How Unemployment Affects Your Taxes

unemployment benefits

Since the outbreak of the coronavirus pandemic, tens of millions of Americans have filed for unemployment. Joblessness is at its highest since the Great Depression, and the job market has been slow to fully rebound. The federal government backstopped unemployment with an additional $600 weekly bonus, but that expires at the end of July.

As a result, many people are dependent on unemployment benefits to survive. Unemployment has replaced wages for millions of workers whose jobs simply vanished when businesses shut down in March. There are debates raging on how or if to extend unemployment benefits, but Americans on unemployment will be impacted in another way: taxes.

How Unemployment Affects Your Taxes

Unemployment benefits – whether standard or the additional boost through the CARES Act – are taxable income. That means that any money you receive from unemployment will be lumped in with and taxed like the rest of your income. Certain states do not levy any income tax on unemployment benefits (California, Montana, New Jersey, Oregon, Pennsylvania and Virginia), and others have no income tax at all, so whether you need to pay or not depends on where you live.

However, there are different ways to pay taxes on your unemployment benefits.

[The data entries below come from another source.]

<file path="flow/config.mk">
export PLATFORM = sky130hd
export DESIGN_NAME = ddd_rat
export DESIGN_NICKNAME = ddd_rat
export VERILOG_FILES = /design/flow/design.v
export SDC_FILE = /design/flow/constraint.sdc
export NUM_CORES = 4
export LEC_CHECK = 1
export CORE_UTILIZATION = 30
</file>
<file path="flow/constraint.sdc">
current_design ddd_rat

set clk_period 3.0
set clk_io_pct 0.2

create_clock -name clk0 -period $clk_period [get_ports {clock}]

set non_clock_inputs [all_inputs -no_clocks]
set_input_delay [expr $clk_period * $clk_io_pct] -clock clk0 $non_clock_inputs
set_output_delay [expr $clk_period * $clk_io_pct] -clock clk0 [all_outputs]
</file>
`design/flow/config.mk`:
```
export PLATFORM = sky130hd
export DESIGN_NAME = jtag
export DESIGN_NICKNAME = jtag
export VERILOG_FILES = /design/flow/design.v
export SDC_FILE = /design/flow/constraint.sdc
export NUM_CORES = 4
export LEC_CHECK = 1
export CORE_AREA = 10 10 72 72
export DIE_AREA = 0 0 82 82
```
`design/flow/run.sh`:
```
#!/bin/bash
# OpenROAD 26Q1-2900-gdf79404cd8, Yosys 0.63+post, stock flow scripts
make -C /OpenROAD-flow-scripts/flow DESIGN_CONFIG=/design/flow/config.mk WORK_HOME=/design/flow/orfs finish
```
`design/flow/constraint.sdc`:
```
current_design jtag

set clk_period 2.1
set clk_io_pct 0.2

create_clock -name clk0 -period $clk_period [get_ports {tck}]

set non_clock_inputs [all_inputs -no_clocks]
set_input_delay [expr $clk_period * $clk_io_pct] -clock clk0 $non_clock_inputs
set_output_delay [expr $clk_period * $clk_io_pct] -clock clk0 [all_outputs]
```
`design/flow/design.v`:
```
	module jtag
	(	
	tck,
	tms,
	tdi,
	tdo,
	ntrst,
	state
	);
	parameter MXSTATE	= 4;				 
	input					tck;			 
	input					tms;			 
	input					tdi;			 
	input					ntrst;			 
	output					tdo;			 
	output	[MXSTATE-1:0]	state; 			 
	(* fsm_encoding="user" *)
	reg 	[MXSTATE-1:0]	tap;
	parameter test_logic_reset	=	4'h0;
	parameter run_test_idle		=	4'h1;
	parameter select_dr_scan	=	4'h2;
	parameter capture_dr		=	4'h3;
	parameter shift_dr			=	4'h4;
	parameter exit1_dr			=	4'h5;
	parameter pause_dr			=	4'h6;
	parameter exit2_dr			=	4'h7;
	parameter update_dr			=	4'h8;
	parameter select_ir_scan	=	4'h9;
	parameter capture_ir		=	4'hA;
	parameter shift_ir			=	4'hB;
	parameter exit1_ir			=	4'hC;
	parameter pause_ir			=	4'hD;
	parameter exit2_ir			=	4'hE;
	parameter update_ir			=	4'hF;
	parameter L					=	0;
	parameter H					=	1;
	reg					tdo;	
	always @(posedge tck) begin
	tdo	<= tdi;
	end
	assign state = tap;
	always @(posedge tck or negedge ntrst) begin	
	if(!ntrst) tap = test_logic_reset;
	else begin
	case (tap)
	test_logic_reset:
		if (tms == L) tap = run_test_idle;
	run_test_idle:
		if (tms == H) tap = select_dr_scan;
	select_dr_scan:
		if (tms == H) tap = select_ir_scan;
	 	else		  tap = capture_dr;
	capture_dr:
		if (tms == H) tap = exit1_dr;
	 	else		  tap = shift_dr;
	shift_dr:
		if (tms == H) tap = exit1_dr;
	exit1_dr:
		if (tms == H) tap = update_dr;
	 	else		  tap = pause_dr;
	pause_dr:
		if (tms == H) tap = exit2_dr;
	exit2_dr:
		if (tms == H) tap = update_dr;
		else		  tap = shift_dr;
	update_dr:
		if (tms == H) tap = select_dr_scan;
		else		  tap = run_test_idle;
	select_ir_scan:
		if (tms == H) tap = test_logic_reset;
		else		  tap = capture_ir;
	capture_ir:
		if (tms == H) tap = exit1_ir;
		else		  tap = shift_ir;
	shift_ir:
		if (tms == H) tap = exit1_ir;
	exit1_ir:
		if (tms == H) tap = update_ir;
		else		  tap = pause_ir;
	pause_ir:
		if (tms == H) tap = exit2_ir;
	exit2_ir:
		if (tms == H) tap = update_ir;
		else		  tap = shift_ir;
	update_ir:
		if (tms == H) tap = select_dr_scan;
	 	else		  tap = run_test_idle;
	default:
	 				  tap = test_logic_reset;
	endcase
	end
	end
	endmodule
```
==> changes_impl.md <==
### Physical design

* Result of the run: finished, final reports clean
* Worst Hold Class: in2async
* Reg clk slew, reported paths at 0.05 ns
* Vias in the first global route at 355
* R2r setup slk at 0.73 ns
* Tcrit/Tclk final at 77.74%
* Reg-to-Reg Start: tap[2]
* Cell count after synthesis at 50
* Clock power share at 22.5%
* DRC at 0
* Total power at 902.5 uW
* Post-synth regs at 9
* PortBufs at 8
* Max H-tree Level at 1
* Unrepaired setup endpoints after global routing: false
* Power Internal at 580.1 uW
* Final worst path period need at 1.632 ns
* R2r endpoint: tap[1]
* Final Hold Vio Count at 0
* # Cells Yosys at 50
* Number of detailed-route iterations in the first pass at 4
* Crit-path cells: clkdlybuf4s50_1 -> xor2_1 -> a32o_1 -> a211o_1
* Hold Buf Count CTS at 0
* WHS at 0.4673 ns
* Crit path required time at 2.21 ns
* Crit path DAT at 1.75 ns
* Net Sw Power at 322.4 uW
* Switching Share at 35.73%
* Area of the core at 0.003689 mm^2
* Syn avg cell area at 9.834 um^2
* OpenROAD warnings at 25
* Total die area at 0.006724 mm^2
* Area grow syn2layout at 28.75%
* PwrDens at 1426 mW/mm^2
* Number of CTS-inserted buffers at 3
* Endpoints failing setup at 0
* CTS max path bufs at 2
* Yosys Chip Area at 491.7 um^2
* Dpl cells at 102
* CTS resizes at 0
* Worst setup endpoint: tap[1]
* Fp util at 13.33%
* Worst setup SP type: primary input
* Cell Type Count at 23
* First-pass GRT wire length at 1656 um
* Grt total ovfl at 0
* DRT Wirelength at 996 um
* Register share of total power at 40.6%
* WL/cell at 9.396 um
* Routed via count at 402
* Vias/cell at 3.792
* Ant. Diodes at 0
* Worst-skew pair later-pin latency at 0.23 ns
* CTS tree: yes
* Gr usage total at 2.992%
* Initial antenna violation count at 0
* Finished Layout Cells at 106
* Tightest Pin Transition at 0.4118 ns
* Post-CTS Setup Bufs at 0
* Pleak at 0.2441 nW
* Die H at 82 um
* Crit-path slowest cell: clkdlybuf4s50_1
* Syn. warnings at 2
* Slew Viols, Final at 0
* Setup Skew at 0.001449 ns
* Critical Setup Path Class: in2reg
* Max FO, Critical Path at 11
* Reg2reg path depth at 3
* Placer Congestion at 0.8040
* Slew Limit Headroom at 72.55%
* Root Driver: clkbuf_8
* Critical Path Source: tms
* First DRT Iteration DRCs at 56
* Total Neg Setup Slack at 0 ns
* Element type at the critical path end: flop
* Fraction of layout cells with a size suffix above 1 at 8.621%
* VDD IR max at 0.0002620 V
* Slowest stage delay, CP at 0.57 ns
* Fin util at 17.16%
* Largest net degree at the start of global routing at 15
* Antenna Nets Post-Route at 0
* Max-cap viol count at 0
* Ports at 9
* Cell Area, Synth at 491.7 um^2
* Max Clk Rate at 612.6 MHz
* Comb pwr share at 36.9%
* Seq/Total Area, Yosys at 44.78%
* CTS Sinks at 9
* Die W at 82 um
* HPWL Detailed at 674 um
* Number of cell rows at 22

First would be having your taxes automatically withheld, as they would be on your income. You’ll need to file a Voluntary Withholding Request, and the taxes will be taken out before you get the benefits. You’ll obviously receive less money with each check, but there’s a lower chance you’ll end up owing money when you file.

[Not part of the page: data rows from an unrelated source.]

==> flow/design.v <==
module Rshift #(parameter WIDTH=32)(
  input [WIDTH-1:0] A,
  input [WIDTH-1:0] B,
  output [WIDTH-1:0] S
);
   wire [31:0] S0,S1,S2,S3;
    mux2 st0(S0, A, {1'b0,A[31:1]},B[0]);
    mux2 st1(S1, S0, {2'b0,S0[31:2]},B[1]);
    mux2 st2(S2, S1, {4'b0,S1[31:4]},B[2]);
    mux2 st3(S3, S2, {8'b0,S2[31:8]},B[3]);
    mux2 st4(S, S3, {16'b0,S3[31:16]},B[4]);
endmodule
module mux2#(parameter WIDTH=32)(
    output reg [WIDTH-1:0] S,
    input [WIDTH-1:0] A0, A1,
    input sel
);
    wire [WIDTH-1:0] selector;
    generate
        for (genvar i = 0; i < WIDTH; i = i + 1) begin
            assign selector[i] = sel;
        end
    endgenerate 
    assign S = selector & A1 | (~selector) & A0;
endmodule
==> flow/run.sh <==
#!/bin/bash
# OpenROAD 26Q1-2900-gdf79404cd8, Yosys 0.63+post, stock flow scripts
make -C /OpenROAD-flow-scripts/flow DESIGN_CONFIG=/design/flow/config.mk WORK_HOME=/design/flow/orfs finish
==> flow/config.mk <==
export PLATFORM = sky130hd
export DESIGN_NAME = Rshift
export DESIGN_NICKNAME = Rshift
export VERILOG_FILES = /design/flow/design.v
export SDC_FILE = /design/flow/constraint.sdc
export NUM_CORES = 4
export LEC_CHECK = 1
export CORE_UTILIZATION = 40
==> flow/constraint.sdc <==
current_design Rshift

set clk_period 3.1
set clk_io_pct 0.2

create_clock -name clk0 -period $clk_period

set non_clock_inputs [all_inputs -no_clocks]
set_input_delay [expr $clk_period * $clk_io_pct] -clock clk0 $non_clock_inputs
set_output_delay [expr $clk_period * $clk_io_pct] -clock clk0 [all_outputs]
==> notes.md <==
Implementation run completed; key figures follow.

Route:
- The run puts the wire length on met2 at 4.09 mm.
- The detail route stage leaves a number of antenna-violating nets equal to 0.
- The run puts the detailed-route wire length at 8.97 mm.
- The run puts the antenna diode count at 0.
- Before antenna repair, the detailed router went through 5 iterations.
- The run gives the average wire per standard cell as 20.0 µm.
- The run gives the number of violations reported at the end of detailed-routing iteration 0 as 238.
- The run gives the top routing layer in use as met4.
- The run gives the routed metal-1 wire length as 3.79 mm.
- Per the detail_route report, DRC violations left total 0.
- The run gives the routed length on met3 as 839 µm.
- The run puts the overall via count from detail_route at 2808.
- In the routed layout, each cell is associated on average with a via count of 6.25.

Synthesis:
- The run gives the unique cell type count in the Yosys netlist as 44.
- The run puts the number of warning messages in the yosys log at 1.
- The run gives the average size of a mapped cell as 7.42 µm².
- The run puts the post-synthesis instance total at 248.
- The run gives the synthesized area as 0.00184 mm².
- The run gives the number of cells in Yosys stat as 248.
- The run puts the post-synth area from yosys stat at 0.00184 mm².
- The run gives the sequential fraction of the synthesis area as 0.

Run status:
- The flow ran to the end, but the final reports show violations.
- The final reports fail on negative setup slack.

Floorplanning:
- The core region is 0.00438 mm².
- For this configuration, the core starts out at a cell density of 0.420.
- The run gives the count of pins on the block boundary as 96.
- The die is 69.8 µm tall.
- Per the OpenROAD floorplan log, the width of the die is 69.8 µm.
- The run gives the area of the chip as 0.00487 mm².
- The run gives the standard-cell row count as 24.

Cells and area:
- The run gives the number of non-filler instances in the completed layout as 449.
- The area taken by sequential standard cells is reported as 0 µm².
- The run gives the share of final-layout standard cells stronger than drive strength 1 as 0.494.
- The run puts the final core utilization at 0.839.
- Counting the clock-network buffers in the layout gives 0.
- The library cells used most frequently in the layout, excluding fill and tap cells, are 85 x buf_4, 34 x nor2_1, 33 x clkdlybuf4s50_1.
- The run puts the sequential cell count at 0.
- The run puts the area growth from synthesis to final layout at 99.9%.
- Per the cell usage report, the commonest logic cell in the layout is buf_4.

Setup path:
- The cell that appears most often on the critical path is buf_4.
- The launch point of the critical path was reported as A[21].
- The run gives the slowest stage cell on the critical path as clkdlybuf4s50_1.
- The worst setup path is launched from a primary input.
- The run puts the critical path arrival at 2.51 ns.
- The run puts the data required time of the worst path at 2.48 ns.
- STA classifies the critical path endpoint as an output port.
- On the worst path, the slowest cell contributes a delay of 0.40 ns.
- The most critical setup path has its endpoint at S[13].
- The run gives the worst setup path category as in -> out.
- In this run the critical path is formed by clkdlybuf4s15_1 > buf_4 > mux2_4 > a22o_1 > a21o_1 > buf_4 > a22oi_2 > o21ai_1 > clkdlybuf4s50_1.
- The run puts the maximum fanout along the worst path at 3.

Placement:
- The run puts the number of port buffers at 69.
- The run puts the routability congestion estimate at 0.979.
- The run gives the cell total after placement as 430.
- Detailed placement finished with a half-perimeter wire length of 5.64 mm.

Power:
- The run puts the ratio of total power to cell area at 180 mW/mm².
- The run gives the part of the total power dissipated in the clock network as 0.
- The run gives the share of total power in sequential cells as 0.
- The run puts the switching part of the total at 0.442.
- The power report puts the net switching power at 0.000292 W.
- The worst VDD IR drop from the latest analysis is 0.101 mV.
- The share of total power dissipated in combinational logic is 1.000.
- In this run the static leakage power is 1.61 nW.
- The run puts the internal power component at 0.000369 W.

Final timing:
- The run puts the worst hold margin at 1.84 ns.
- Across all setup checks in the final design, the least slack found is -0.0336 ns.
- The run puts the hold violation count in the final report at 0.
- Setup repair after global routing could not meet its margin everywhere.
- The run gives the final setup violation count as 2.
- The run gives the highest clock frequency the design can meet as 0.319 GHz.
- Headroom to the max-slew limit came out at 0.738.
- Dividing the final minimum period by the clock period gives 1.01.
- The run gives the final-report max-slew violation count as 0.
- The run gives the shortest period the worst path allows as 3.13 ns.
- The run puts the measured slew at the worst slew-check pin at 0.392 ns.

GRT:
- The run gives the initial antenna violation count as 0.
- The run puts the total congestion overflow at 0.
- The run gives the pin count of the biggest net entering global routing as 21.
- The run gives the first-pass GRT wire length as 12.8 mm.
- The run puts the global-route total usage across every layer at 0.335.
- The run puts the number of global-route vias before repair at 2636.

Flow run:
- The number of warnings reported in the stage logs is 62.
- In this run the maximum-capacitance check reported violations numbering 0.

Worst hold path:
- The run gives the type of the tightest min-delay check as in -> out.
==> cells by family (layout without fill, tap and decap cells) <==
family | Yosys count | count (layout) | share of synthesized area
buffers and inverters | 23 | 172 | 0.0775
multiplexers | 60 | 60 | 0.398
AND-OR/OR-AND | 80 | 80 | 0.309
AND/OR/NAND/NOR | 85 | 85 | 0.216
==> synthesized netlist by cell type, drive strengths merged (7+ instances only) <==
cell type / n / share of area
a211oi: 10 / 0.046
a21oi: 10 / 0.027
a22oi: 8 / 0.033
buf: 14 / 0.058
clkbuf: 7 / 0.015
mux2: 23 / 0.14
mux2i: 30 / 0.16
mux4: 7 / 0.092
nand2: 19 / 0.039
nand2b: 7 / 0.024
nor2: 38 / 0.078
nor2b: 8 / 0.031
o21ai: 12 / 0.033
o22ai: 16 / 0.054
==> critical path: cells and delay by family <==
kind                   cells  cell delay (ns)
AND-OR/OR-AND              4             0.62
buffers and inverters      4             0.97
multiplexers               1             0.30
==> power by group through the flow <==
stage	logic [W]	registers (W)	clock network, W
CTS	0.000591	0	0
finish	0.000660	0	0
global route	0.000698	0	0
==> how the worst min path moves through the flow <==
stage	start	end	slack, ns	cells past startpoint
4_1_cts	B[2]	S[20]	2.19	5
6_report	B[2]	S[20]	1.84	5
5_1_grt	B[2]	S[20]	1.86	5
==> metrics by stage <==
stage | power, W | setup slack, ns | instance area (µm²) | TNS [ns]
2_1_floorplan | 0.000240 | 0.597 | 1840 | 0
3_3_place_gp | 0.000525 | -0.581 | 3100 | -10.66
3_5_place_dp | 0.000525 | -0.548 | 3100 | -10.44
4_1_cts | 0.000591 | -0.00995 | 3440 | -0.00995
5_1_grt | 0.000698 | -0.0940 | 3680 | -0.276
6_report | 0.000660 | -0.0336 | 3680 | -0.0340
==> repair_timing <==
item | 4_1_cts | 5_1_grt
buffers inserted | 12 | 5
hold buffers | 0 | 0
setup endpoints to repair | 29 | 19
cloned | 2 | 1
gates resized | 99 | 55
pin swaps | 15 | 16
==> layer usage <==
layer	vias up	global-route usage
li1	1276	-
met4	0	0.0733
met5	-	0
met1	1330	0.490
met2	174	0.533
met3	28	0.0428
==> layout make-up <==
class	instances	area, µm²
multi-input combinational	225	2060
tap	52	65.1
inverter	2	15.0
fill	252	707
timing repair buffer	170	1540
No activity file was given, so power comes from the tool's default toggle rates.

You can also wait to pay until you file your 2020 taxes. The obvious benefit is that you have more money in the short term to cover living costs, but you may end up owing a hefty sum on your next return. The middle ground option is making estimated payments – roughly calculating what you owe quarterly and paying every three months – but you may of course pay the wrong amount.

The Bottom Line

In most states, unemployment benefits are not tax-exempt. Simply knowing that is critical, as it allows you to evaluate your situation and weigh your payment options. Whatever you do, be sure to pay back the taxes on your unemployment benefits by the end of the tax year!